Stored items
..............................

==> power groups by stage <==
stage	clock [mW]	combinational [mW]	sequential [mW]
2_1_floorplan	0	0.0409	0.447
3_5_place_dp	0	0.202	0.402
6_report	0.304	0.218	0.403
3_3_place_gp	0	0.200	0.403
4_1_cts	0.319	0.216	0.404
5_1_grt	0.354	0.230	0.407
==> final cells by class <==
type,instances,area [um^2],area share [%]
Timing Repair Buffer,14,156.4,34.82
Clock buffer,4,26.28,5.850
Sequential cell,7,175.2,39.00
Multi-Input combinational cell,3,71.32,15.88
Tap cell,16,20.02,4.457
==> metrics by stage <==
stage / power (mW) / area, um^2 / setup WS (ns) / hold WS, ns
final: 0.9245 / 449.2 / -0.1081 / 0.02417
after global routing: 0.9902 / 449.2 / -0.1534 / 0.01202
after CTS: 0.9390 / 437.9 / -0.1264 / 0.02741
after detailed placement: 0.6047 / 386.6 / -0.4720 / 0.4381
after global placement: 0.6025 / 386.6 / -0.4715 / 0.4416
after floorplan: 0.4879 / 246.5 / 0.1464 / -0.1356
`src/rtl/abp_pkg.sv`:
```
`default_nettype none
// ============================================================================
// Module   : abp_pkg
// Purpose  : Shared types and constants for the Alternating Bit Protocol
//            receive-side controller.
// Contents : abp_rx_state_t   - controller state encoding
//            ABP_INIT_BIT     - expected bit value after reset
//            abp_value_bits() - value width in bits from a width in bytes
// Revision : 1.0 - initial release
// ============================================================================
package abp_pkg;

    typedef enum logic [1:0] {
        IDLE    = 2'd0,
        DELIVER = 2'd1,
        ACK     = 2'd2
    } abp_rx_state_t;

    localparam logic ABP_INIT_BIT      = 1'b0;
    localparam int   ABP_BITS_PER_BYTE = 8;

    function automatic int abp_value_bits(input int value_size);
        return value_size * ABP_BITS_PER_BYTE;
    endfunction

endpackage
`default_nettype wire

```
`src/rtl/abp_sat_counter.sv`:
```
`default_nettype none
// ============================================================================
// Module   : abp_sat_counter
// Purpose  : Event counter that sticks at all-ones instead of wrapping.
//            A clear on the same cycle as an increment wins and yields zero.
// Ports    : aclk   - clock
//            resetn - asynchronous active-low reset
//            inc    - count one event this cycle
//            clr    - synchronous clear
//            count  - current count (registered)
// Revision : 1.0 - initial release
// ============================================================================
module abp_sat_counter #(
    parameter int COUNT_WIDTH = 16
) (
    input  logic                   aclk,
    input  logic                   resetn,
    input  logic                   inc,
    input  logic                   clr,
    output logic [COUNT_WIDTH-1:0] count
);

    logic [COUNT_WIDTH-1:0] count_q;
    logic [COUNT_WIDTH-1:0] count_d;

    always_comb begin
        count_d = count_q;
        if (clr) begin
            count_d = '0;
        end else if (inc && (count_q != {COUNT_WIDTH{1'b1}})) begin
            count_d = count_q + {{(COUNT_WIDTH-1){1'b0}}, 1'b1};
        end
    end

    always_ff @(posedge aclk or negedge resetn) begin
        if (!resetn) begin
            count_q <= '0;
        end else begin
            count_q <= count_d;
        end
    end

    assign count = count_q;

endmodule
`default_nettype wire

```
`src/rtl/abp_rx_controller.sv`:
```
`default_nettype none
// ============================================================================
// Module   : abp_rx_controller
// Purpose  : Receive-side Alternating Bit Protocol sequencer. Takes decoded
//            frames one at a time, delivers frames carrying the expected bit,
//            drops duplicates, and requests an ACK for every frame received.
//            Keeps saturating counters of accepted, duplicate and
//            early-termination events.
// Ports    : aclk, resetn                  - clock, async active-low reset
//            abp_rx_valid/value/bit/ready  - frame input from abp_packet_rx
//            rx_error_early_termination    - level error flag (edge counted)
//            out_valid/value/ready         - delivered value to user sink
//            ack_valid/bit/ready           - ACK request to transmit path
//            clear_counters                - synchronous counter clear
//            expected_bit                  - bit the next new frame carries
//            accepted/duplicate/error_count - status counters
// Revision : 1.0 - initial release
// ============================================================================
module abp_rx_controller
    import abp_pkg::*;
#(
    parameter int VALUE_SIZE  = 4,
    parameter int COUNT_WIDTH = 16
) (
    input  logic                                      aclk,
    input  logic                                      resetn,
    input  logic                                      abp_rx_valid,
    input  logic [VALUE_SIZE*ABP_BITS_PER_BYTE-1:0]   abp_rx_value,
    input  logic                                      abp_rx_bit,
    output logic                                      abp_rx_ready,
    input  logic                                      rx_error_early_termination,
    output logic                                      out_valid,
    output logic [VALUE_SIZE*ABP_BITS_PER_BYTE-1:0]   out_value,
    input  logic                                      out_ready,
    output logic                                      ack_valid,
    output logic                                      ack_bit,
    input  logic                                      ack_ready,
    input  logic                                      clear_counters,
    output logic                                      expected_bit,
    output logic [COUNT_WIDTH-1:0]                    accepted_count,
    output logic [COUNT_WIDTH-1:0]                    duplicate_count,
    output logic [COUNT_WIDTH-1:0]                    error_count
);

    localparam int VALUE_W = abp_value_bits(VALUE_SIZE);

    abp_rx_state_t        state_q, state_d;
    logic                 expected_bit_q, expected_bit_d;
    logic [VALUE_W-1:0]   out_value_q, out_value_d;
    logic                 ack_bit_q, ack_bit_d;
    logic                 abp_rx_ready_q, abp_rx_ready_d;
    logic                 out_valid_q, out_valid_d;
    logic                 ack_valid_q, ack_valid_d;
    logic                 err_prev_q, err_prev_d;

    logic                 inc_accepted;
    logic                 inc_duplicate;
    logic                 inc_error;

    // ------------------------------------------------------------------
    // Next-state and registered-output logic
    // ------------------------------------------------------------------
    always_comb begin
        state_d        = state_q;
        expected_bit_d = expected_bit_q;
        out_value_d    = out_value_q;
        ack_bit_d      = ack_bit_q;
        inc_accepted   = 1'b0;
        inc_duplicate  = 1'b0;

        case (state_q)
            IDLE: begin
                // Gate on the registered ready so a frame offered while
                // ready is still low (first cycle after reset) is ignored.
                if (abp_rx_ready_q && abp_rx_valid) begin
                    if (abp_rx_bit == expected_bit_q) begin
                        out_value_d  = abp_rx_value;
                        state_d      = DELIVER;
                        inc_accepted = 1'b1;
                    end else begin
                        ack_bit_d     = abp_rx_bit;
                        state_d       = ACK;
                        inc_duplicate = 1'b1;
                    end
                end
            end
            DELIVER: begin
                if (out_ready) begin
                    ack_bit_d = expected_bit_q;
                    state_d   = ACK;
                end
            end
            ACK: begin
                if (ack_ready) begin
                    state_d = IDLE;
                    // Only the ACK of a newly delivered frame advances the
                    // expected bit; a duplicate carries the other bit.
                    if (ack_bit_q == expected_bit_q) begin
                        expected_bit_d = ~expected_bit_q;
                    end
                end
            end
            default: begin
                state_d = IDLE;
            end
        endcase

        // Handshake outputs are registered copies of the next state.
        abp_rx_ready_d = (state_d == IDLE);
        out_valid_d    = (state_d == DELIVER);
        ack_valid_d    = (state_d == ACK);
    end

    // Rising-edge detect: a held error level counts once.
    always_comb begin
        err_prev_d = rx_error_early_termination;
        inc_error  = rx_error_early_termination & ~err_prev_q;
    end

    always_ff @(posedge aclk or negedge resetn) begin
        if (!resetn) begin
            state_q        <= IDLE;
            expected_bit_q <= ABP_INIT_BIT;
            out_value_q    <= '0;
            ack_bit_q      <= 1'b0;
            abp_rx_ready_q <= 1'b0;
            out_valid_q    <= 1'b0;
            ack_valid_q    <= 1'b0;
            err_prev_q     <= 1'b0;
        end else begin
            state_q        <= state_d;
            expected_bit_q <= expected_bit_d;
            out_value_q    <= out_value_d;
            ack_bit_q      <= ack_bit_d;
            abp_rx_ready_q <= abp_rx_ready_d;
            out_valid_q    <= out_valid_d;
            ack_valid_q    <= ack_valid_d;
            err_prev_q     <= err_prev_d;
        end
    end

    // ------------------------------------------------------------------
    // Status counters
    // ------------------------------------------------------------------
    abp_sat_counter #(.COUNT_WIDTH(COUNT_WIDTH)) u_accepted_cnt (
        .aclk   (aclk),
        .resetn (resetn),
        .inc    (inc_accepted),
        .clr    (clear_counters),
        .count  (accepted_count)
    );

    abp_sat_counter #(.COUNT_WIDTH(COUNT_WIDTH)) u_duplicate_cnt (
        .aclk   (aclk),
        .resetn (resetn),
        .inc    (inc_duplicate),
        .clr    (clear_counters),
        .count  (duplicate_count)
    );

    abp_sat_counter #(.COUNT_WIDTH(COUNT_WIDTH)) u_error_cnt (
        .aclk   (aclk),
        .resetn (resetn),
        .inc    (inc_error),
        .clr    (clear_counters),
        .count  (error_count)
    );

    assign abp_rx_ready = abp_rx_ready_q;
    assign out_valid    = out_valid_q;
    assign out_value    = out_value_q;
    assign ack_valid    = ack_valid_q;
    assign ack_bit      = ack_bit_q;
    assign expected_bit = expected_bit_q;

endmodule
`default_nettype wire
```
**src/rtl/pong_match_ctrl_if.sv**
```systemverilog
// Match-controller bus: frame/score events in, ball control and scoreboard out.
interface pong_match_ctrl_if;
  logic       start;
  logic       tick_60Hz;
  logic       point_p1;
  logic       point_p2;
  logic       ball_run;
  logic       ball_load;
  logic       serve_dir;
  logic [3:0] score1;
  logic [3:0] score2;
  logic       game_over;
  logic       winner;
  logic [2:0] state;

  // Controller side
  modport slave (
    input  start, tick_60Hz, point_p1, point_p2,
    output ball_run, ball_load, serve_dir, score1, score2, game_over, winner, state
  );

  // Driver/observer side
  modport master (
    output start, tick_60Hz, point_p1, point_p2,
    input  ball_run, ball_load, serve_dir, score1, score2, game_over, winner, state
  );
endinterface

```
**src/rtl/pong_match_ctrl.sv**
```systemverilog
// Pong match controller: serve timing, scoring, win detection and restart.
module pong_match_ctrl #(
  parameter int unsigned WIN_SCORE    = 9,
  parameter int unsigned SERVE_FRAMES = 60,
  parameter int unsigned POINT_FRAMES = 120
) (
  input  logic                clk,
  input  logic                reset,
  pong_match_ctrl_if.slave    bus
);

  localparam int unsigned CNT_W   = 10;
  localparam int unsigned SCORE_W = 4;
  localparam int unsigned STATE_W = 3;

  localparam logic [2:0] S_IDLE  = 3'd0;
  localparam logic [2:0] S_SERVE = 3'd1;
  localparam logic [2:0] S_PLAY  = 3'd2;
  localparam logic [2:0] S_POINT = 3'd3;
  localparam logic [2:0] S_OVER  = 3'd4;

  localparam logic [CNT_W-1:0]   SERVE_LAST = CNT_W'(SERVE_FRAMES - 1);
  localparam logic [CNT_W-1:0]   POINT_LAST = CNT_W'(POINT_FRAMES - 1);
  localparam logic [SCORE_W-1:0] WIN_VAL    = SCORE_W'(WIN_SCORE);

  logic [STATE_W-1:0] state_q, state_d;
  logic [CNT_W-1:0]   cnt_q, cnt_d;
  logic [SCORE_W-1:0] score1_q, score1_d;
  logic [SCORE_W-1:0] score2_q, score2_d;
  logic               serve_dir_q, serve_dir_d;
  logic               winner_q, winner_d;
  logic               start_d_q;
  logic               ball_run_q, ball_load_q, game_over_q;
  logic               ball_run_d, ball_load_d, game_over_d;

  logic               start_edge;
  logic [SCORE_W-1:0] score1_inc, score2_inc;

  assign start_edge = bus.start & ~start_d_q;
  assign score1_inc = score1_q + SCORE_W'(1);
  assign score2_inc = score2_q + SCORE_W'(1);

  // Next-state, counter, score and registered-output decode
  always_comb begin
    state_d     = state_q;
    cnt_d       = cnt_q;
    score1_d    = score1_q;
    score2_d    = score2_q;
    serve_dir_d = serve_dir_q;
    winner_d    = winner_q;

    case (state_q)
      S_IDLE: begin
        if (start_edge) begin
          state_d     = S_SERVE;
          serve_dir_d = 1'b0;
        end
      end
      S_SERVE: begin
        if (bus.tick_60Hz) begin
          cnt_d = cnt_q + CNT_W'(1);
          if (cnt_q == SERVE_LAST) state_d = S_PLAY;
        end
      end
      S_PLAY: begin
        // point_p1 has priority when both boundaries fire together
        if (bus.point_p1) begin
          score1_d    = score1_inc;
          serve_dir_d = 1'b0;
          if (score1_inc == WIN_VAL) begin
            state_d  = S_OVER;
            winner_d = 1'b0;
          end else begin
            state_d = S_POINT;
            cnt_d   = '0;
          end
        end else if (bus.point_p2) begin
          score2_d    = score2_inc;
          serve_dir_d = 1'b1;
          if (score2_inc == WIN_VAL) begin
            state_d  = S_OVER;
            winner_d = 1'b1;
          end else begin
            state_d = S_POINT;
            cnt_d   = '0;
          end
        end
      end
      S_POINT: begin
        if (bus.tick_60Hz) begin
          cnt_d = cnt_q + CNT_W'(1);
          if (cnt_q == POINT_LAST) state_d = S_SERVE;
        end
      end
      S_OVER: begin
        if (start_edge) begin
          score1_d    = '0;
          score2_d    = '0;
          winner_d    = 1'b0;
          serve_dir_d = 1'b0;
          state_d     = S_SERVE;
        end
      end
      default: state_d = S_IDLE;
    endcase

    // Every SERVE entry reloads the ball and restarts frame counting
    ball_load_d = (state_d == S_SERVE) && (state_q != S_SERVE);
    if (ball_load_d) cnt_d = '0;

    ball_run_d  = (state_d == S_PLAY);
    game_over_d = (state_d == S_OVER);
  end

  // State and output registers
  always_ff @(posedge clk or posedge reset) begin
    if (reset) begin
      state_q     <= S_IDLE;
      cnt_q       <= '0;
      score1_q    <= '0;
      score2_q    <= '0;
      serve_dir_q <= 1'b0;
      winner_q    <= 1'b0;
      start_d_q   <= 1'b0;
      ball_run_q  <= 1'b0;
      ball_load_q <= 1'b0;
      game_over_q <= 1'b0;
    end else begin
      state_q     <= state_d;
      cnt_q       <= cnt_d;
      score1_q    <= score1_d;
      score2_q    <= score2_d;
      serve_dir_q <= serve_dir_d;
      winner_q    <= winner_d;
      start_d_q   <= bus.start;
      ball_run_q  <= ball_run_d;
      ball_load_q <= ball_load_d;
      game_over_q <= game_over_d;
    end
  end

  assign bus.ball_run  = ball_run_q;
  assign bus.ball_load = ball_load_q;
  assign bus.serve_dir = serve_dir_q;
  assign bus.score1    = score1_q;
  assign bus.score2    = score2_q;
  assign bus.game_over = game_over_q;
  assign bus.winner    = winner_q;
  assign bus.state     = state_q;

endmodule

```
**src/flat_wrapper.sv**
```systemverilog
// flat-port wrapper written by rule: the top's interface ports become plain ports
module pong_match_ctrl_flat 
#(
  parameter int unsigned WIN_SCORE    = 9,
  parameter int unsigned SERVE_FRAMES = 60,
  parameter int unsigned POINT_FRAMES = 120
)
  (clk, reset, bus_start, bus_tick_60Hz, bus_point_p1, bus_point_p2, bus_ball_run, bus_ball_load, bus_serve_dir, bus_score1, bus_score2, bus_game_over, bus_winner, bus_state);
  pong_match_ctrl_if bus_i ();
  input  logic clk;
  input  logic reset;
  input wire logic [$bits(bus_i.start)-1:0] bus_start;
  input wire logic [$bits(bus_i.tick_60Hz)-1:0] bus_tick_60Hz;
  input wire logic [$bits(bus_i.point_p1)-1:0] bus_point_p1;
  input wire logic [$bits(bus_i.point_p2)-1:0] bus_point_p2;
  output wire logic [$bits(bus_i.ball_run)-1:0] bus_ball_run;
  output wire logic [$bits(bus_i.ball_load)-1:0] bus_ball_load;
  output wire logic [$bits(bus_i.serve_dir)-1:0] bus_serve_dir;
  output wire logic [$bits(bus_i.score1)-1:0] bus_score1;
  output wire logic [$bits(bus_i.score2)-1:0] bus_score2;
  output wire logic [$bits(bus_i.game_over)-1:0] bus_game_over;
  output wire logic [$bits(bus_i.winner)-1:0] bus_winner;
  output wire logic [$bits(bus_i.state)-1:0] bus_state;
  assign bus_i.start = bus_start;
  assign bus_i.tick_60Hz = bus_tick_60Hz;
  assign bus_i.point_p1 = bus_point_p1;
  assign bus_i.point_p2 = bus_point_p2;
  assign bus_ball_run = bus_i.ball_run;
  assign bus_ball_load = bus_i.ball_load;
  assign bus_serve_dir = bus_i.serve_dir;
  assign bus_score1 = bus_i.score1;
  assign bus_score2 = bus_i.score2;
  assign bus_game_over = bus_i.game_over;
  assign bus_winner = bus_i.winner;
  assign bus_state = bus_i.state;
  pong_match_ctrl #(.WIN_SCORE(WIN_SCORE), .SERVE_FRAMES(SERVE_FRAMES), .POINT_FRAMES(POINT_FRAMES)) u_core (.clk(clk), .reset(reset), .bus(bus_i));
endmodule
```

..............................

- About this exercise -
Your job is to print exactly the lines that run from the top of the entries through the line with "final cells by", and no others.

- Answer space -
==> power groups by stage <==
stage	clock [mW]	combinational [mW]	sequential [mW]
2_1_floorplan	0	0.0409	0.447
3_5_place_dp	0	0.202	0.402
6_report	0.304	0.218	0.403
3_3_place_gp	0	0.200	0.403
4_1_cts	0.319	0.216	0.404
5_1_grt	0.354	0.230	0.407
==> final cells by class <==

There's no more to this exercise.